--- THE PROBLEM ---
Copy, from the material below, every line in which the word "enum" can be found.

--- EXERCISE MATERIALS ---
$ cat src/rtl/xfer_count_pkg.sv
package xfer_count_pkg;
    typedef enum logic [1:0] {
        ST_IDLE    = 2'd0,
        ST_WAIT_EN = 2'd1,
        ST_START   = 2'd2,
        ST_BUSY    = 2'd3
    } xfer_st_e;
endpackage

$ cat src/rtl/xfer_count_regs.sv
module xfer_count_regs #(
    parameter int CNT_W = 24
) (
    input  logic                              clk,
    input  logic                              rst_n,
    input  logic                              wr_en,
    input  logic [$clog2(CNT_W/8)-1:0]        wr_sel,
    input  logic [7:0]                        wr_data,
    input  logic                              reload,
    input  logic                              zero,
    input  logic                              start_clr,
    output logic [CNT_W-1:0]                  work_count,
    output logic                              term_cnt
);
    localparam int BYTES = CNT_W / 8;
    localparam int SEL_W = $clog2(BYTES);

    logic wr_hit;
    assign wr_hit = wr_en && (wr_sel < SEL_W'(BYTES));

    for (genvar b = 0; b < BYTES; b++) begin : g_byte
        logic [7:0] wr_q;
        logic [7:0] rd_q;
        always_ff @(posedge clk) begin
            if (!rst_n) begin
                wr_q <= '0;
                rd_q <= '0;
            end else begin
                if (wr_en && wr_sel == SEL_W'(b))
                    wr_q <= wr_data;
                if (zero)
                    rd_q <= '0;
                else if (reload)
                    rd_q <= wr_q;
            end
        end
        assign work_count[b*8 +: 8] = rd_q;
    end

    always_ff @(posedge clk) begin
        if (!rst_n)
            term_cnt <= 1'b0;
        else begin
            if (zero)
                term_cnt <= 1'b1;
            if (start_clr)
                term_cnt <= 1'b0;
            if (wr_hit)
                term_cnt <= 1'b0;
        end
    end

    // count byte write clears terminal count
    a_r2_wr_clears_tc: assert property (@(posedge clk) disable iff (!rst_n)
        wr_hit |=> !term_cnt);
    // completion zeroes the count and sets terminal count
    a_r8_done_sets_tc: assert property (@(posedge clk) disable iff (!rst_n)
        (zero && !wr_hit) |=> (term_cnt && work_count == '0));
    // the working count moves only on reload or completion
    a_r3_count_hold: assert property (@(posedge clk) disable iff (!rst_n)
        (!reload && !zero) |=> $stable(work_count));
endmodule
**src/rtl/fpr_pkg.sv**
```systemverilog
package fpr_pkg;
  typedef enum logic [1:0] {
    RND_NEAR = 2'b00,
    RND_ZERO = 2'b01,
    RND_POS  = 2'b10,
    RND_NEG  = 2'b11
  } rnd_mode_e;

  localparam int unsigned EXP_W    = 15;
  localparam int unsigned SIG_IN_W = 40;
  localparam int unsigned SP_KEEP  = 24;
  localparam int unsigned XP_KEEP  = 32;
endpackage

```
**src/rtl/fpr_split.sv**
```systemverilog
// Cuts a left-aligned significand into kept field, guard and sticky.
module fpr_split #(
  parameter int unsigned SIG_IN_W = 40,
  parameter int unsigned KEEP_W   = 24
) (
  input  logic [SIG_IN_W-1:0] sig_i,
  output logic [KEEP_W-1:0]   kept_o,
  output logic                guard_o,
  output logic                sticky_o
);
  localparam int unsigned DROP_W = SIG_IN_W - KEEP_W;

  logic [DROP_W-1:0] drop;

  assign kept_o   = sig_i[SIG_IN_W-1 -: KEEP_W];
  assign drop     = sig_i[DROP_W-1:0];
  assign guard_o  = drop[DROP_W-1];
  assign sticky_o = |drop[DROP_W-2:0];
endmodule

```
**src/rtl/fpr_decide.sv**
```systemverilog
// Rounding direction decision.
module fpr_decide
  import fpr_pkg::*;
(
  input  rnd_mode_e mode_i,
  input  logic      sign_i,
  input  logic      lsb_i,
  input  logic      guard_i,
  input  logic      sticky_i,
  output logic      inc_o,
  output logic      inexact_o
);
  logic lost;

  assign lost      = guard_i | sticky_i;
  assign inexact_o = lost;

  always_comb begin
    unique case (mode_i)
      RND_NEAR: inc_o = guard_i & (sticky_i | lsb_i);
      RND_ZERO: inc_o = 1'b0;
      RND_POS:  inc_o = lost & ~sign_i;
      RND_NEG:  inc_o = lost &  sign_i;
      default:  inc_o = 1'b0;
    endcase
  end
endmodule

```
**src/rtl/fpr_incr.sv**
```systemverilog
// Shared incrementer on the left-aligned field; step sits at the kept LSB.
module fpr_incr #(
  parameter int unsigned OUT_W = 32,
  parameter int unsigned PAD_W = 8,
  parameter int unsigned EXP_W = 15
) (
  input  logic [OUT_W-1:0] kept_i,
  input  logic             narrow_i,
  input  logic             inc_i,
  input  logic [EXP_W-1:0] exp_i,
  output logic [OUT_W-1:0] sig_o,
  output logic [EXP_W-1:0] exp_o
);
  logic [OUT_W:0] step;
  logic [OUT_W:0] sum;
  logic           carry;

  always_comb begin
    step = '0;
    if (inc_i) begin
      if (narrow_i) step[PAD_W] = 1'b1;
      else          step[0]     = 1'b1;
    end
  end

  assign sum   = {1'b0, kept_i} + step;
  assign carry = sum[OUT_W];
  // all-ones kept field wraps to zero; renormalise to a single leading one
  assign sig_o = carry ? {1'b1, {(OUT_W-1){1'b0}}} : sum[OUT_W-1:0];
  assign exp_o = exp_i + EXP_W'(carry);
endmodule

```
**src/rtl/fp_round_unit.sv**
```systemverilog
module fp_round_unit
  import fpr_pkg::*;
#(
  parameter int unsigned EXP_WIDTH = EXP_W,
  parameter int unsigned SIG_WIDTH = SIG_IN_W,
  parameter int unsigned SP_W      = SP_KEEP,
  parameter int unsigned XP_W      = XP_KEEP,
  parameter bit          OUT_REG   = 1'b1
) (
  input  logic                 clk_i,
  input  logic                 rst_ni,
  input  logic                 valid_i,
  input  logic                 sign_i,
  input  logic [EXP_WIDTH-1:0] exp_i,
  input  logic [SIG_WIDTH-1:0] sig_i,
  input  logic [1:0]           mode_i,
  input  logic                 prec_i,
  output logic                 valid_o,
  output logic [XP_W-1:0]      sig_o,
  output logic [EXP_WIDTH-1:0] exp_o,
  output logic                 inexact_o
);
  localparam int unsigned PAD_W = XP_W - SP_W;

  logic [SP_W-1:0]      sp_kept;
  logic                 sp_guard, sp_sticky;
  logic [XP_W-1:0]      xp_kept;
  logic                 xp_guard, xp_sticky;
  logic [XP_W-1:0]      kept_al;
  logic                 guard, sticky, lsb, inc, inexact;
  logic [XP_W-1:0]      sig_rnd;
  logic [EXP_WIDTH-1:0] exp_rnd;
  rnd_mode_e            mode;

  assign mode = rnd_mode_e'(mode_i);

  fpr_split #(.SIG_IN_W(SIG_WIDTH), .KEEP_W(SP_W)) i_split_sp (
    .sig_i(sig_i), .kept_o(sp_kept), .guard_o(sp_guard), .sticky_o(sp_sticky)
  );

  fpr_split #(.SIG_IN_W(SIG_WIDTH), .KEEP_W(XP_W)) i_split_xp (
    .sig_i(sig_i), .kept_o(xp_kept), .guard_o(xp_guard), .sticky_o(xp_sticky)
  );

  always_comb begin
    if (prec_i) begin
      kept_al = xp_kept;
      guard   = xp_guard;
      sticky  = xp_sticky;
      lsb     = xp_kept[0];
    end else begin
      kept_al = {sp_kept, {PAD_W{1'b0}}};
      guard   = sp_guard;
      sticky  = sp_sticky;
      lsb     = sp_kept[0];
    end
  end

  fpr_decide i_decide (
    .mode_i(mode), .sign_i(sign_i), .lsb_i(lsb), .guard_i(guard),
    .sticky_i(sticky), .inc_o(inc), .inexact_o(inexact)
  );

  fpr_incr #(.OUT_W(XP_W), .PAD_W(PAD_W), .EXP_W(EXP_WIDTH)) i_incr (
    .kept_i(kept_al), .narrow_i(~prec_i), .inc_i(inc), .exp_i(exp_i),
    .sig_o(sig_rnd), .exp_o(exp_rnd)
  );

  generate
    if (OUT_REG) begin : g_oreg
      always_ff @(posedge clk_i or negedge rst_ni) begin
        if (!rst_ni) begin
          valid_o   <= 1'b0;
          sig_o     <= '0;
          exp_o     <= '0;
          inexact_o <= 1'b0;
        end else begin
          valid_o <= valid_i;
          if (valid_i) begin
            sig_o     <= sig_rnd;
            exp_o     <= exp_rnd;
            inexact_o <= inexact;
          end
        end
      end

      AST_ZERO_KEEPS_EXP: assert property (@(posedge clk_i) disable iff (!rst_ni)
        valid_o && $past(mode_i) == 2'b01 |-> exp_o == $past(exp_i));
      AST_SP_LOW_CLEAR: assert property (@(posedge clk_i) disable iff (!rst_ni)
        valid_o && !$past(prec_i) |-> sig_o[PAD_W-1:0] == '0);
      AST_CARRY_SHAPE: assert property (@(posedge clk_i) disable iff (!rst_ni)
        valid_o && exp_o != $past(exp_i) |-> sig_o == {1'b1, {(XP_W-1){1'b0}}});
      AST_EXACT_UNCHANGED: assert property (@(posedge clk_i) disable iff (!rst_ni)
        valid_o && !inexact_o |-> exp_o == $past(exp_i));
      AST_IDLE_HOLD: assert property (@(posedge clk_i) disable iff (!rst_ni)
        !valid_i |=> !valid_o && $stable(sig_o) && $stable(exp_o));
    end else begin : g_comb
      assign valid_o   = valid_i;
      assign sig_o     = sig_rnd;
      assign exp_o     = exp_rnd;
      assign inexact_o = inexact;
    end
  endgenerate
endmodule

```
...
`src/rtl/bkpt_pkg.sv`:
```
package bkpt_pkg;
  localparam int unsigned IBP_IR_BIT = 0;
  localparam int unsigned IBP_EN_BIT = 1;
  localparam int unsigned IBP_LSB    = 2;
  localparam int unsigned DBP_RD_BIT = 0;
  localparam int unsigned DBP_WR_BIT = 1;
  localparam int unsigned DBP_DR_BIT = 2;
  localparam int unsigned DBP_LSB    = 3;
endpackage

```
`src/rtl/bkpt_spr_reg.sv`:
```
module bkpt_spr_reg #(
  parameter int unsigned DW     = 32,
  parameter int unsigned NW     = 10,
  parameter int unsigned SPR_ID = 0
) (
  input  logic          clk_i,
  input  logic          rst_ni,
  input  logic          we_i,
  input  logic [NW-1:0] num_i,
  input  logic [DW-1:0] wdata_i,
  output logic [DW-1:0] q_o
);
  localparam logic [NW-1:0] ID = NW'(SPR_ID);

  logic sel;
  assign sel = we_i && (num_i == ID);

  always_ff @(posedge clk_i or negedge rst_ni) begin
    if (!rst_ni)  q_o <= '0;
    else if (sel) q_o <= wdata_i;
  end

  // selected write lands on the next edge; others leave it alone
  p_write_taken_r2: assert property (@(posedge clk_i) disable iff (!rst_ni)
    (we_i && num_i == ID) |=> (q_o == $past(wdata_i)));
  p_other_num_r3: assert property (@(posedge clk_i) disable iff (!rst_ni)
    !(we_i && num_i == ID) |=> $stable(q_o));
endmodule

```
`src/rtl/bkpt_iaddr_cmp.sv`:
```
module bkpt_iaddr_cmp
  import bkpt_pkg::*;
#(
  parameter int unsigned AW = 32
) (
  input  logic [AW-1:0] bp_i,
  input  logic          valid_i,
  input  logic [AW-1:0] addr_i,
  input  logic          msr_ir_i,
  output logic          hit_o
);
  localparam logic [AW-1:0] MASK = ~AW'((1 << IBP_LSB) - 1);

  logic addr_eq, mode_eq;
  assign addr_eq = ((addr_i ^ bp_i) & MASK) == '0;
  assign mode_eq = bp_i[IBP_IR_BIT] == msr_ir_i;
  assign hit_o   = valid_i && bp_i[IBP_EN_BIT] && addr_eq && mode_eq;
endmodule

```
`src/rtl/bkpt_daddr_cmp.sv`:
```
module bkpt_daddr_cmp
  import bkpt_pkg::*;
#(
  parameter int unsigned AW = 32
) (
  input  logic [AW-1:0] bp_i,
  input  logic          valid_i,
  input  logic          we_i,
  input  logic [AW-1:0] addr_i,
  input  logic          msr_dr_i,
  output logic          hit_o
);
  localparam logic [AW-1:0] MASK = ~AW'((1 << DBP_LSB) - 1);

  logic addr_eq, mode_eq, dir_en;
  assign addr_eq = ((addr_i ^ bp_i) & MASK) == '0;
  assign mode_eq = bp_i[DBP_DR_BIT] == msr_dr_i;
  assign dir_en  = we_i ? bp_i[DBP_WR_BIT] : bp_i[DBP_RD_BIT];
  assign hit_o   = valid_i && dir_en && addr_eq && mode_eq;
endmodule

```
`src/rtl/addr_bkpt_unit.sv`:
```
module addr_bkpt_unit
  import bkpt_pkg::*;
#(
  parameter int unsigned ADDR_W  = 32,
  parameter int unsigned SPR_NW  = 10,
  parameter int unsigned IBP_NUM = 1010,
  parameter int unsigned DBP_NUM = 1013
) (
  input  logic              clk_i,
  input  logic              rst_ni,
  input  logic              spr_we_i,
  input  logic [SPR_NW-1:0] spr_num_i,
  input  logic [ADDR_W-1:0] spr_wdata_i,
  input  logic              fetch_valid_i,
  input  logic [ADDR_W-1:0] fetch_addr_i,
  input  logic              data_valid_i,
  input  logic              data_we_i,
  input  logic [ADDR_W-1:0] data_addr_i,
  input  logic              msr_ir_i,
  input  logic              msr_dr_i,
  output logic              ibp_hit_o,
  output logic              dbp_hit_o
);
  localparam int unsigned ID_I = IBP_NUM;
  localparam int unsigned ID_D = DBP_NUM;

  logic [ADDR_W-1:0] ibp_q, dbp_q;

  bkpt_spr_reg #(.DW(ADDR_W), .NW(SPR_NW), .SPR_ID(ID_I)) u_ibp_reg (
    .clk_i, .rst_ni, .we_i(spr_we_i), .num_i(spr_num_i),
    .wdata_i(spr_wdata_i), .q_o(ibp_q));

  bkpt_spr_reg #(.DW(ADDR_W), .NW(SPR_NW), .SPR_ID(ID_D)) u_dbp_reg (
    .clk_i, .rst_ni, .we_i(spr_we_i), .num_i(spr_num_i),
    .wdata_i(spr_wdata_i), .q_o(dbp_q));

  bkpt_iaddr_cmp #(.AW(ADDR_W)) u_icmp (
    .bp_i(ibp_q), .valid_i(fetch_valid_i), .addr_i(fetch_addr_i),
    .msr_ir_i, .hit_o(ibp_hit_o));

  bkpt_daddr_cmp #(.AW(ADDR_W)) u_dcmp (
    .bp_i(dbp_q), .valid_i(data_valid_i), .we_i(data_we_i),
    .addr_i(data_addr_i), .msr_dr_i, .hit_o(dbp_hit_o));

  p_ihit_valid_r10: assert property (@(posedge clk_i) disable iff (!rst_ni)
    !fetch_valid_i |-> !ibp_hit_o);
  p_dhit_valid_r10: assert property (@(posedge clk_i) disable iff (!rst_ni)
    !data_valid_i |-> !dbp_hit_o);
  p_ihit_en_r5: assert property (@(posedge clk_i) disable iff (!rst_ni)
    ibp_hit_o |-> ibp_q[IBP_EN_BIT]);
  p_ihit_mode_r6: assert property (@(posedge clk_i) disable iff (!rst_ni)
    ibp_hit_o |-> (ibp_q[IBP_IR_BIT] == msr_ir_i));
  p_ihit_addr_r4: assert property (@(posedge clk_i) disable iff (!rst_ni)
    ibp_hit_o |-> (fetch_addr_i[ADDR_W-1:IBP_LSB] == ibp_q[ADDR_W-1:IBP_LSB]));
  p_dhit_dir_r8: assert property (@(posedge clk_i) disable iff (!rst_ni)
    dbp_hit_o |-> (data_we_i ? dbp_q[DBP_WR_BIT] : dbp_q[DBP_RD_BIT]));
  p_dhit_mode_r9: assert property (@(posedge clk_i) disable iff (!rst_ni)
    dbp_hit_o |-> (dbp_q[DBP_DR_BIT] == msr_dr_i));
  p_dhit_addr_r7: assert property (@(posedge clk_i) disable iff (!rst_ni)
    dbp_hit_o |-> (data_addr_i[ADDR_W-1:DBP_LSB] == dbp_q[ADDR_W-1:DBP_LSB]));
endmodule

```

--- FINISHED TASK ---
    typedef enum logic [1:0] {
  typedef enum logic [1:0] {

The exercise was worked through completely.